A discharge tube 27 and thermoregulation systems 28 are connected to the surge tank 12.

In practice, it has been proved as a process for the dyeing of yarns and fabrics wrapped round a hollow rigid support, according to the invention, proving especially advantageous since it allows the attainment of quality products and with higher productivity to that which may be achieved with traditional processes.

A process for the dyeing of yarns and fabrics wrapped round a hollow rigid support , conceived as such and which may be subjected to numerous additional alterations and variants, all in keeping with the invention; in addition all the details may be substituted by technically equivalent parts.
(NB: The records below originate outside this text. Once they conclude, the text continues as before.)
$ cat src/rtl/core/cis_pkg.sv
`timescale 1ns / 1ps
// ----------------------------------------------------------------------------
// cis_pkg
// Shared types, constants and the byte class table of the identifier
// character sanitiser.
// ----------------------------------------------------------------------------
package cis_pkg;

  localparam int unsigned CharW = 8;
  localparam int unsigned PosW  = 4;

  localparam logic [CharW-1:0] Underscore = 8'h5F;
  localparam logic [PosW-1:0]  PosSat     = 4'd11;
  localparam logic [PosW-1:0]  OperLo     = 4'd8;
  localparam logic [PosW-1:0]  OperHi     = 4'd10;
  localparam logic [PosW-1:0]  PrefixLen  = 4'd8;

  // Permission class bits
  typedef struct packed {
    logic oper;
    logic tmpl;
    logic first;
    logic after;
  } cis_cls_t;

  // Per-name context seen by the classifier
  typedef struct packed {
    logic [PosW-1:0] pos;
    logic            in_template;
    logic            prefix_match;
  } cis_ctx_t;

  // State update requests from the classifier
  typedef struct packed {
    logic open_br;
    logic close_br;
    logic prefix_miss;
  } cis_upd_t;

  // Expected byte of "operator" at a given position
  function automatic logic [CharW-1:0] prefix_char(input logic [2:0] idx);
    logic [CharW-1:0] c;
    case (idx)
      3'd0:    c = "o";
      3'd1:    c = "p";
      3'd2:    c = "e";
      3'd3:    c = "r";
      3'd4:    c = "a";
      3'd5:    c = "t";
      3'd6:    c = "o";
      3'd7:    c = "r";
      default: c = "o";
    endcase
    return c;
  endfunction

  // Permission classes of a byte below 128
  function automatic cis_cls_t byte_classes(input logic [CharW-1:0] c);
    cis_cls_t cls;
    cls = '0;
    if (c inside {["0":"9"]}) begin
      cls = '{oper: 1'b1, tmpl: 1'b1, first: 1'b0, after: 1'b1};
    end else begin
      case (c)
        "_":
          cls = '{oper: 1'b1, tmpl: 1'b1, first: 1'b1, after: 1'b1};
        "*", "(", ")", "[", "]":
          cls = '{oper: 1'b1, tmpl: 1'b1, first: 1'b0, after: 1'b0};
        ":", ",":
          cls = '{oper: 1'b0, tmpl: 1'b1, first: 1'b0, after: 1'b0};
        "&", "+", "-", "|", "=", "!", "/", "%", "^":
          cls = '{oper: 1'b1, tmpl: 1'b0, first: 1'b0, after: 1'b0};
        "~":
          cls = '{oper: 1'b1, tmpl: 1'b1, first: 1'b1, after: 1'b0};
        default:
          cls = '0;
      endcase
    end
    return cls;
  endfunction

endpackage

$ cat src/rtl/core/cis_classify.sv
`timescale 1ns / 1ps
// ----------------------------------------------------------------------------
// cis_classify
// Judges one byte against the current name context: keeps it or replaces
// it with an underscore, and reports bracket and prefix events.
// ----------------------------------------------------------------------------
module cis_classify (
  input  logic [cis_pkg::CharW-1:0] char_i,
  input  cis_pkg::cis_ctx_t         ctx_i,
  output logic [cis_pkg::CharW-1:0] char_o,
  output cis_pkg::cis_upd_t         upd_o
);

  cis_pkg::cis_cls_t cls;
  logic              is_letter;
  logic              is_open;
  logic              is_close;
  logic              pos_first;
  logic              pos_oper;
  logic              allowed;

  // Decode the byte
  always_comb begin
    is_letter = (char_i inside {["A":"Z"], ["a":"z"]});
    is_open   = (char_i == "<");
    is_close  = (char_i == ">");
    cls       = cis_pkg::byte_classes(char_i);
  end

  // Check permission classes against the position and nesting
  always_comb begin
    pos_first = (ctx_i.pos == '0);
    pos_oper  = (ctx_i.pos >= cis_pkg::OperLo) && (ctx_i.pos <= cis_pkg::OperHi);
    allowed   = (cls.after && !pos_first) ||
                (cls.first && pos_first) ||
                (cls.tmpl && ctx_i.in_template) ||
                (cls.oper && pos_oper && ctx_i.prefix_match);
    if (is_letter || is_open || is_close) begin
      char_o = char_i;
    end else if (char_i[cis_pkg::CharW-1]) begin
      char_o = cis_pkg::Underscore;
    end else begin
      char_o = allowed ? char_i : cis_pkg::Underscore;
    end
  end

  // Report state events
  always_comb begin
    upd_o.open_br     = is_open;
    upd_o.close_br    = is_close;
    upd_o.prefix_miss = (ctx_i.pos < cis_pkg::PrefixLen) &&
                        (char_i != cis_pkg::prefix_char(ctx_i.pos[2:0]));
  end

endmodule

$ cat src/rtl/core/cpp_identifier_char_sanitizer.sv
`timescale 1ns / 1ps
// ----------------------------------------------------------------------------
// cpp_identifier_char_sanitizer
// Byte-wise cleaner for C++ symbol names.
// ----------------------------------------------------------------------------
// One request carries one byte of a name and a last-byte flag; one result
// carries the kept byte or an underscore and a copy of the flag. Each byte is
// judged combinationally and lands in a one-deep result register, so a new
// byte is taken every cycle while the result side keeps up. Letters and angle
// brackets always pass, bytes of 128 and above always become an underscore,
// and other bytes pass by their position in the name, the template nesting
// depth and whether the name began with "operator". Nesting depth saturates
// at MAX_TEMPLATE_DEPTH and floors at zero. All per-name state returns to
// reset after the last byte.
// ----------------------------------------------------------------------------
module cpp_identifier_char_sanitizer #(
  parameter int unsigned MAX_TEMPLATE_DEPTH = 255
) (
  input  logic                      clk_i,
  input  logic                      rst_ni,
  input  logic                      in_valid_i,
  output logic                      in_ready_o,
  input  logic [cis_pkg::CharW-1:0] char_in_i,
  input  logic                      end_of_name_i,
  output logic                      out_valid_o,
  input  logic                      out_ready_i,
  output logic [cis_pkg::CharW-1:0] char_out_o,
  output logic                      name_done_o
);

  localparam int unsigned DepthW = $clog2(MAX_TEMPLATE_DEPTH + 1);
  localparam logic [DepthW-1:0] DepthMax = DepthW'(MAX_TEMPLATE_DEPTH);

  logic [DepthW-1:0]          depth_q, depth_d;
  logic [cis_pkg::PosW-1:0]   pos_q, pos_d;
  logic                       match_q, match_d;
  logic                       out_valid_q, out_valid_d;
  logic [cis_pkg::CharW-1:0]  char_q;
  logic                       done_q;
  logic                       accept;
  cis_pkg::cis_ctx_t          ctx;
  cis_pkg::cis_upd_t          upd;
  logic [cis_pkg::CharW-1:0]  char_res;

  // Take a request whenever the result register is empty or draining
  assign in_ready_o = !out_valid_q || out_ready_i;
  assign accept     = in_valid_i && in_ready_o;

  assign ctx = '{pos: pos_q, in_template: (depth_q != '0), prefix_match: match_q};

  cis_classify u_classify (
    .char_i (char_in_i),
    .ctx_i  (ctx),
    .char_o (char_res),
    .upd_o  (upd)
  );

  // Advance per-name state; drop it back to reset after the last byte
  always_comb begin
    depth_d = depth_q;
    pos_d   = pos_q;
    match_d = match_q;
    if (accept) begin
      if (end_of_name_i) begin
        depth_d = '0;
        pos_d   = '0;
        match_d = 1'b1;
      end else begin
        if (upd.open_br && (depth_q < DepthMax)) begin
          depth_d = depth_q + DepthW'(1);
        end else if (upd.close_br && (depth_q != '0)) begin
          depth_d = depth_q - DepthW'(1);
        end
        if (pos_q < cis_pkg::PosSat) begin
          pos_d = pos_q + cis_pkg::PosW'(1);
        end
        match_d = match_q && !upd.prefix_miss;
      end
    end
  end

  // Hold the result until it is taken
  always_comb begin
    out_valid_d = out_valid_q;
    if (accept) begin
      out_valid_d = 1'b1;
    end else if (out_ready_i) begin
      out_valid_d = 1'b0;
    end
  end

  always_ff @(posedge clk_i or negedge rst_ni) begin
    if (!rst_ni) begin
      depth_q     <= '0;
      pos_q       <= '0;
      match_q     <= 1'b1;
      out_valid_q <= 1'b0;
    end else begin
      depth_q     <= depth_d;
      pos_q       <= pos_d;
      match_q     <= match_d;
      out_valid_q <= out_valid_d;
    end
  end

  // Capture the result payload
  always_ff @(posedge clk_i) begin
    if (accept) begin
      char_q <= char_res;
      done_q <= end_of_name_i;
    end
  end

  assign out_valid_o = out_valid_q;
  assign char_out_o  = char_q;
  assign name_done_o = done_q;

endmodule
Finally, the materials used, in addition to the dimensions, may be of any kind depending on technical requirements .

Claims

1. A system (11) for the treatment and dyeing of material (14) wrapped round hollow rigid supports

(13), said supports (13) having through holes along at least a portion of its surface and being inserted inside a surge tank (12) containing a dyebath, said surge tank (12) being connected to a ring circuit (20) which has at least a branch which opens inside the hollow rigid support 13 and a second branch which opens into said surge tank (12), there being at least a circulation pump (19) positioned on said circuit (20) in order to keep the same dip in circulation by way of said ring cicuit (20) and said hollow rigid support (13), in addition there is at least an exchanger (15) for said surge tank for heating said dip and at least a compressed fluid or static pump pressurization device, able to maintain a pressure which is approximately equal to the saturated steam pressure, characterised in that said system and said pressurization device achieve higher pressures to those corresponding to the saturated steam pressure.

2. A process for the treatment and dyeing of yarns or fabrics (14) wrapped round a hollow rigid support

(13), characterised in that it includes at least the following stages in sequence or combination with each other :

• filling of surge tank, containing material to be

treated, with the process liquid;

• heating of said fluid to the process

temperature;

• introduction of chemical products suitable to

treat or dye said material;

• pressurization of said fluid contained in the

surge tank at pressures that are higher than the saturated steam pressure at said process temperature;

• cooling of said fluid contained in the surge

tank;

• depressurization of said fluid;

• discharge of the fluid and said material;

3. A process according to claim 2, characterised in that said process temperature is between 20°C and 300°C.

4. A system (11) according to claim 1, characterised in that said circulation pump (19) operates at capacity values which are higher than traditional values, with reference to the type of material, support and wrapping technique considered.

5. A system (11) according to claim 4, characterised in that said circulation pump (19) operates at capacity values of at least 20% of said traditional values, with reference to the type of material, support and wrapping technique considered.

6. A system (11) and process according to claims 1 and 2, characterised in that said pressurization device operates at static pressures of at least 2.7 bars.

7. A system (11) and process, according to claims 1 and 2, characterised in that said pressurization device operates at static pressures of between 2.7 bars and 10 bars.

8. A system (11) for dyeing yarns or fabrics (14) wrapped round a hollow rigid support (13), with through holes along at least a portion of its surface, where a process is implemented according to claim 2, characterised in that said support (13) is inserted inside a surge tank (12) containing a dyebath under pressure .

9. A process and system as in claims 1 and 2, characterised in that said material to be treated is made up of natural, artificial or synthetic textile fibres in their pure or mixed state.

10. A process and system for dyeing material (14) wrapped round a hollow rigid support (13), as described and illustrated and for the purposes specified.